Toward an optimized design of the LNG production process: Measurement and modeling of the solubility limits of p-xylene in methane and methane + ethane mixtures at low temperature

Abstract

Accurate knowledge of the solubility limits of impurities in LNG allows an optimized design of the purification units installed upstream of the liquefaction train and the prevention of solid formation in the main cryogenic heat exchanger that would reduce the performance of the heat exchanger, increase maintenance operations and cause potential safety problems. The solubility of p-xylene in methane and in methane + ethane (5 and 10% mole fraction of ethane) has been measured at p = 5 MPa from T = 183 down to T = 123 K. The experimental results have been obtained by a static-analytic method with analysis of the fluid phase samples by gas chromatography.
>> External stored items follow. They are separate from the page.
File: src/rtl/manifest_jtag_burst.sv
// manifest_jtag_burst: JTAG USER4 access engine for the manifest ROM.
// Decodes 16-bit DR commands, prefetches the addressed ROM word for the next
// Capture-DR, and in burst mode advances the address on every capture.
// Optional status readout (opcode 0xC) is enabled by defining
// MANIFEST_BURST_STATUS_EN.
module manifest_jtag_burst #(
  parameter int ADDR_WIDTH = 10,
  parameter int DATA_WIDTH = 32,
  parameter int CMD_WIDTH  = 16
) (
  input  logic                  tck,
  input  logic                  tap_test_logic_reset,
  input  logic                  tap_ir_user_defined,
  input  logic                  tap_capture_dr,
  input  logic                  tap_shift_dr,
  input  logic                  tap_update_dr,
  input  logic                  tdi,
  output logic                  tdo,
  output logic [ADDR_WIDTH-1:0] rom_addr,
  output logic                  rom_rd_en,
  input  logic [DATA_WIDTH-1:0] rom_data,
  output logic                  burst_active,
  output logic                  underrun
);

  typedef enum logic [1:0] {
    IDLE  = 2'd0,
    FETCH = 2'd1,
    LOAD  = 2'd2,
    READY = 2'd3
  } state_t;

  state_t                  state;
  logic [CMD_WIDTH-1:0]    cmd_sr;
  logic [DATA_WIDTH-1:0]   data_sr;
  logic [DATA_WIDTH-1:0]   prefetch;
  logic [3:0]              opcode;
  logic [ADDR_WIDTH-1:0]   cmd_addr;
  logic                    cmd_valid;

  assign opcode    = cmd_sr[CMD_WIDTH-1 -: 4];
  assign cmd_addr  = ADDR_WIDTH'(cmd_sr[CMD_WIDTH-5:0]);
  assign cmd_valid = (opcode == 4'hA) || (opcode == 4'hB);
  assign tdo       = data_sr[0];

`ifdef MANIFEST_BURST_STATUS_EN
  logic        status_pending;
  logic [31:0] status_word;

  assign status_word = {8'hA5, underrun, burst_active, state, 20'(rom_addr)};
`endif

  // Command decode, ROM fetch sequencing, capture and shift of the DR.
  always_ff @(posedge tck or posedge tap_test_logic_reset) begin
    if (tap_test_logic_reset) begin
      state        <= IDLE;
      cmd_sr       <= '0;
      data_sr      <= '0;
      prefetch     <= '0;
      rom_addr     <= '0;
      rom_rd_en    <= 1'b0;
      burst_active <= 1'b0;
      underrun     <= 1'b0;
`ifdef MANIFEST_BURST_STATUS_EN
      status_pending <= 1'b0;
`endif
    end else if (tap_ir_user_defined) begin
      if (tap_capture_dr) begin
`ifdef MANIFEST_BURST_STATUS_EN
        if (status_pending) begin
          // Status capture leaves the address alone but lets an in-flight fetch finish.
          data_sr        <= DATA_WIDTH'(status_word);
          status_pending <= 1'b0;
          underrun       <= 1'b0;
          case (state)
            FETCH: begin
              state     <= LOAD;
              rom_rd_en <= 1'b0;
            end
            LOAD: begin
              prefetch <= rom_data;
              state    <= READY;
            end
            default: ;
          endcase
        end else
`endif
        begin
          case (state)
            READY: begin
              data_sr <= prefetch;
              if (burst_active) begin
                rom_addr  <= rom_addr + ADDR_WIDTH'(1);
                state     <= FETCH;
                rom_rd_en <= 1'b1;
              end
            end
            LOAD: begin
              // Word is still on the ROM port: bypass the prefetch register.
              data_sr <= rom_data;
              if (burst_active) begin
                rom_addr  <= rom_addr + ADDR_WIDTH'(1);
                state     <= FETCH;
                rom_rd_en <= 1'b1;
              end else begin
                prefetch <= rom_data;
                state    <= READY;
              end
            end
            default: begin
              data_sr  <= '1;
              underrun <= 1'b1;
            end
          endcase
        end
      end else begin
        if (tap_shift_dr) begin
          cmd_sr  <= {tdi, cmd_sr[CMD_WIDTH-1:1]};
          data_sr <= {tdi, data_sr[DATA_WIDTH-1:1]};
        end
        if (tap_update_dr && cmd_valid) begin
          rom_addr     <= cmd_addr;
          burst_active <= (opcode == 4'hB);
          state        <= FETCH;
          rom_rd_en    <= 1'b1;
        end else begin
`ifdef MANIFEST_BURST_STATUS_EN
          if (tap_update_dr && (opcode == 4'hC))
            status_pending <= 1'b1;
`endif
          case (state)
            FETCH: begin
              state     <= LOAD;
              rom_rd_en <= 1'b0;
            end
            LOAD: begin
              prefetch <= rom_data;
              state    <= READY;
            end
            default: ;
          endcase
        end
      end
    end
  end

endmodule
File: src/rtl/cct_frame_packer.sv
// Packs sampled bytes into fixed-length frames and queues them for a valid/ready sink.
// Define CCT_FRAME_PACKER_CHECK_EN to store and present an XOR check byte per frame.
module cct_frame_packer #(
    parameter int BYTES_PER_FRAME = 4,
    parameter int FIFO_DEPTH      = 2
) (
    input  logic                         clk,
    input  logic                         reset_n,
    input  logic                         clear,
    input  logic [7:0]                   in_data,
    input  logic                         in_valid,
    output logic [8*BYTES_PER_FRAME-1:0] out_frame,
    output logic [7:0]                   out_check,
    output logic                         out_valid,
    input  logic                         out_ready,
    output logic                         overflow,
    output logic [7:0]                   frame_count
);

    localparam int FRAME_W = 8 * BYTES_PER_FRAME;
    localparam int IDX_W   = $clog2(BYTES_PER_FRAME);
    localparam int PTR_W   = (FIFO_DEPTH > 1) ? $clog2(FIFO_DEPTH) : 1;
    localparam int OCC_W   = $clog2(FIFO_DEPTH + 1);
    localparam logic [IDX_W-1:0] LAST_IDX = IDX_W'(BYTES_PER_FRAME - 1);

    logic [IDX_W-1:0]   idx;
    logic [FRAME_W-1:0] asm_frame;
    logic [FRAME_W-1:0] frame_next;
    logic [FRAME_W-1:0] frame_mem [FIFO_DEPTH];
    logic [PTR_W-1:0]   rd_ptr;
    logic [PTR_W-1:0]   wr_ptr;
    logic [OCC_W-1:0]   occ;
    logic               last_byte;
    logic               push;
    logic               pop;
    logic               accept;

    function automatic logic [PTR_W-1:0] ptr_inc(input logic [PTR_W-1:0] p);
        return (p == PTR_W'(FIFO_DEPTH - 1)) ? '0 : p + 1'b1;
    endfunction

    // Frame as it would look with the current byte dropped into its lane
    always_comb begin
        frame_next = asm_frame;
        for (int i = 0; i < BYTES_PER_FRAME; i++) begin
            if (idx == IDX_W'(i)) frame_next[8*i +: 8] = in_data;
        end
    end

    assign last_byte = (idx == LAST_IDX);
    assign push      = in_valid && last_byte;
    assign pop       = out_valid && out_ready;
    assign accept    = push && ((occ < OCC_W'(FIFO_DEPTH)) || pop);

    assign out_valid = (occ != '0);
    assign out_frame = frame_mem[rd_ptr];

`ifdef CCT_FRAME_PACKER_CHECK_EN
    logic [7:0] xor_run;
    logic [7:0] xor_next;
    logic [7:0] chk_mem [FIFO_DEPTH];

    // Running XOR restarts on the first byte of each frame
    assign xor_next  = ((idx == '0) ? 8'h00 : xor_run) ^ in_data;
    assign out_check = chk_mem[rd_ptr];

    always_ff @(posedge clk or negedge reset_n) begin
        if (!reset_n) begin
            xor_run <= 8'h00;
            for (int i = 0; i < FIFO_DEPTH; i++) chk_mem[i] <= 8'h00;
        end else if (clear) begin
            xor_run <= 8'h00;
            for (int i = 0; i < FIFO_DEPTH; i++) chk_mem[i] <= 8'h00;
        end else begin
            if (in_valid) xor_run <= xor_next;
            if (accept) chk_mem[wr_ptr] <= xor_next;
        end
    end
`else
    assign out_check = 8'h00;
`endif

    always_ff @(posedge clk or negedge reset_n) begin
        if (!reset_n) begin
            idx         <= '0;
            asm_frame   <= '0;
            rd_ptr      <= '0;
            wr_ptr      <= '0;
            occ         <= '0;
            overflow    <= 1'b0;
            frame_count <= 8'h00;
            for (int i = 0; i < FIFO_DEPTH; i++) frame_mem[i] <= '0;
        end else if (clear) begin
            idx         <= '0;
            asm_frame   <= '0;
            rd_ptr      <= '0;
            wr_ptr      <= '0;
            occ         <= '0;
            overflow    <= 1'b0;
            frame_count <= 8'h00;
            for (int i = 0; i < FIFO_DEPTH; i++) frame_mem[i] <= '0;
        end else begin
            if (in_valid) begin
                asm_frame <= frame_next;
                idx       <= last_byte ? '0 : idx + 1'b1;
            end
            if (accept) begin
                frame_mem[wr_ptr] <= frame_next;
                wr_ptr            <= ptr_inc(wr_ptr);
                frame_count       <= frame_count + 8'd1;
            end
            // A completed frame with nowhere to go is dropped and flagged
            if (push && !accept) overflow <= 1'b1;
            if (pop) rd_ptr <= ptr_inc(rd_ptr);
            if (accept && !pop)      occ <= occ + 1'b1;
            else if (pop && !accept) occ <= occ - 1'b1;
        end
    end

endmodule
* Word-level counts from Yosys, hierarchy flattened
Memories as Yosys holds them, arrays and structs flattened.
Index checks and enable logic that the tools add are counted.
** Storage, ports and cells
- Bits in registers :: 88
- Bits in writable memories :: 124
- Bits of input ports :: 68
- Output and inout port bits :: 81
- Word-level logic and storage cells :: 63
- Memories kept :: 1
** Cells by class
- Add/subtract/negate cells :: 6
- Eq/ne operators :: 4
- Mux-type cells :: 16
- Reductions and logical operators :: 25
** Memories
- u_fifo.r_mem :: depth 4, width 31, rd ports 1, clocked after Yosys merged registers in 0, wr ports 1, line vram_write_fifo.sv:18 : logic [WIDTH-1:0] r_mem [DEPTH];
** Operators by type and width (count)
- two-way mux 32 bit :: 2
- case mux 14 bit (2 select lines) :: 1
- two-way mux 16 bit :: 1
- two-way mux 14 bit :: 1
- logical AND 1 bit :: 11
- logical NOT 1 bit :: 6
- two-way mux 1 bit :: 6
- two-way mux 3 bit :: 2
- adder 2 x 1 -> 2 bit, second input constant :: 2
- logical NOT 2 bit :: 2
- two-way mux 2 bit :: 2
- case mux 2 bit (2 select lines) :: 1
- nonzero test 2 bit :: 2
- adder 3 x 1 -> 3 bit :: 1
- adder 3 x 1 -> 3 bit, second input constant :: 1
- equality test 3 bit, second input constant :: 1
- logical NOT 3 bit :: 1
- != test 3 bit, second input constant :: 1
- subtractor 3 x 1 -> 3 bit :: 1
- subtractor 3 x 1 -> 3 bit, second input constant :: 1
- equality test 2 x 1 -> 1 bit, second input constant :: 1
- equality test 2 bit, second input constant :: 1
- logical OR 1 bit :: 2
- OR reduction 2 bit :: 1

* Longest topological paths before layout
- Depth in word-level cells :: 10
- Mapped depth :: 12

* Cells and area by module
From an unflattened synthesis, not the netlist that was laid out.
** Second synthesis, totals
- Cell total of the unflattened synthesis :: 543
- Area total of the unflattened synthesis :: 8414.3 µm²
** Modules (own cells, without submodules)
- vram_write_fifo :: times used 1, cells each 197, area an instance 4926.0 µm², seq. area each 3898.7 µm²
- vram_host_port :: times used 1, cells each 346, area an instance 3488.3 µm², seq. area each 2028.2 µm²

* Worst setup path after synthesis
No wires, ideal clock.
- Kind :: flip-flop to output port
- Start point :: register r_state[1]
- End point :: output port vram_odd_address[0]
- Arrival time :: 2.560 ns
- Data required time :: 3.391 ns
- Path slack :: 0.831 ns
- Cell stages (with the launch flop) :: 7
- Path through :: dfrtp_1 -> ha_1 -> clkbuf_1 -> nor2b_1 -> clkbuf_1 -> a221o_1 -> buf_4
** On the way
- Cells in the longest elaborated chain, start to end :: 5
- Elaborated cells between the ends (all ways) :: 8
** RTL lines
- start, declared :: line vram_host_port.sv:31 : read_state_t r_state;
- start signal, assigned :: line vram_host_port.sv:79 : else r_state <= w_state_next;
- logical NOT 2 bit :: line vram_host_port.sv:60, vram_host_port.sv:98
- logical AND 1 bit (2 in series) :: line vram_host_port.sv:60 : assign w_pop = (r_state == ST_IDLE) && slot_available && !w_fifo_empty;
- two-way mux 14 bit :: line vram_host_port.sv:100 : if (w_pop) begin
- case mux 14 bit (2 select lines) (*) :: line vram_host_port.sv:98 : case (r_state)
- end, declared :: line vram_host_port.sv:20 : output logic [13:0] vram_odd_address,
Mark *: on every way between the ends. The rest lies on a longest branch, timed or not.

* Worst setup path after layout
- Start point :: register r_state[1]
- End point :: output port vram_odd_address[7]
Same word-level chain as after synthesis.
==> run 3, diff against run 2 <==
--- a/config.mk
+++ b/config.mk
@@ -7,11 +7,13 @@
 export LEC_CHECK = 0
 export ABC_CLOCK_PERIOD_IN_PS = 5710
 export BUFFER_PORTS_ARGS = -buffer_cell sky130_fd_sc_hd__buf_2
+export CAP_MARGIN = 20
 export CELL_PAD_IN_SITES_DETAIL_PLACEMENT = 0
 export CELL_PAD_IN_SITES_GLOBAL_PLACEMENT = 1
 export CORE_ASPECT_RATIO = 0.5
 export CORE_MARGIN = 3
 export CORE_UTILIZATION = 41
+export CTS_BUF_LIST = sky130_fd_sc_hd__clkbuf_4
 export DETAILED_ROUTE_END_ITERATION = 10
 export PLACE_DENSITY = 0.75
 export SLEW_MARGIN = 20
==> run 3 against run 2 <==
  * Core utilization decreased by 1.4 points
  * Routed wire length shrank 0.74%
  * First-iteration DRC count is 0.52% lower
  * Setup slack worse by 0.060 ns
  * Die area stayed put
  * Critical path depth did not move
Solubility of p-xylene in methane and methane + ethane mixtures has been measured for the first time in this temperature range. The obtained data have been modelled by the Soave-Redlich-Kwong (SRK) cubic Equations of State (EoS), tuning pure component parameters, alpha functions, and binary interaction parameters, considering thermodynamic constraints. A robust multi-phase flash algorithm was established for vapor-liquid-liquid-solid (VLLSE) equilibrium by applying phase stability analysis. The revamped thermodynamic methods and data allow accurate prediction of the multiple phase boundaries that can be present when cooling a typical natural gas mixture.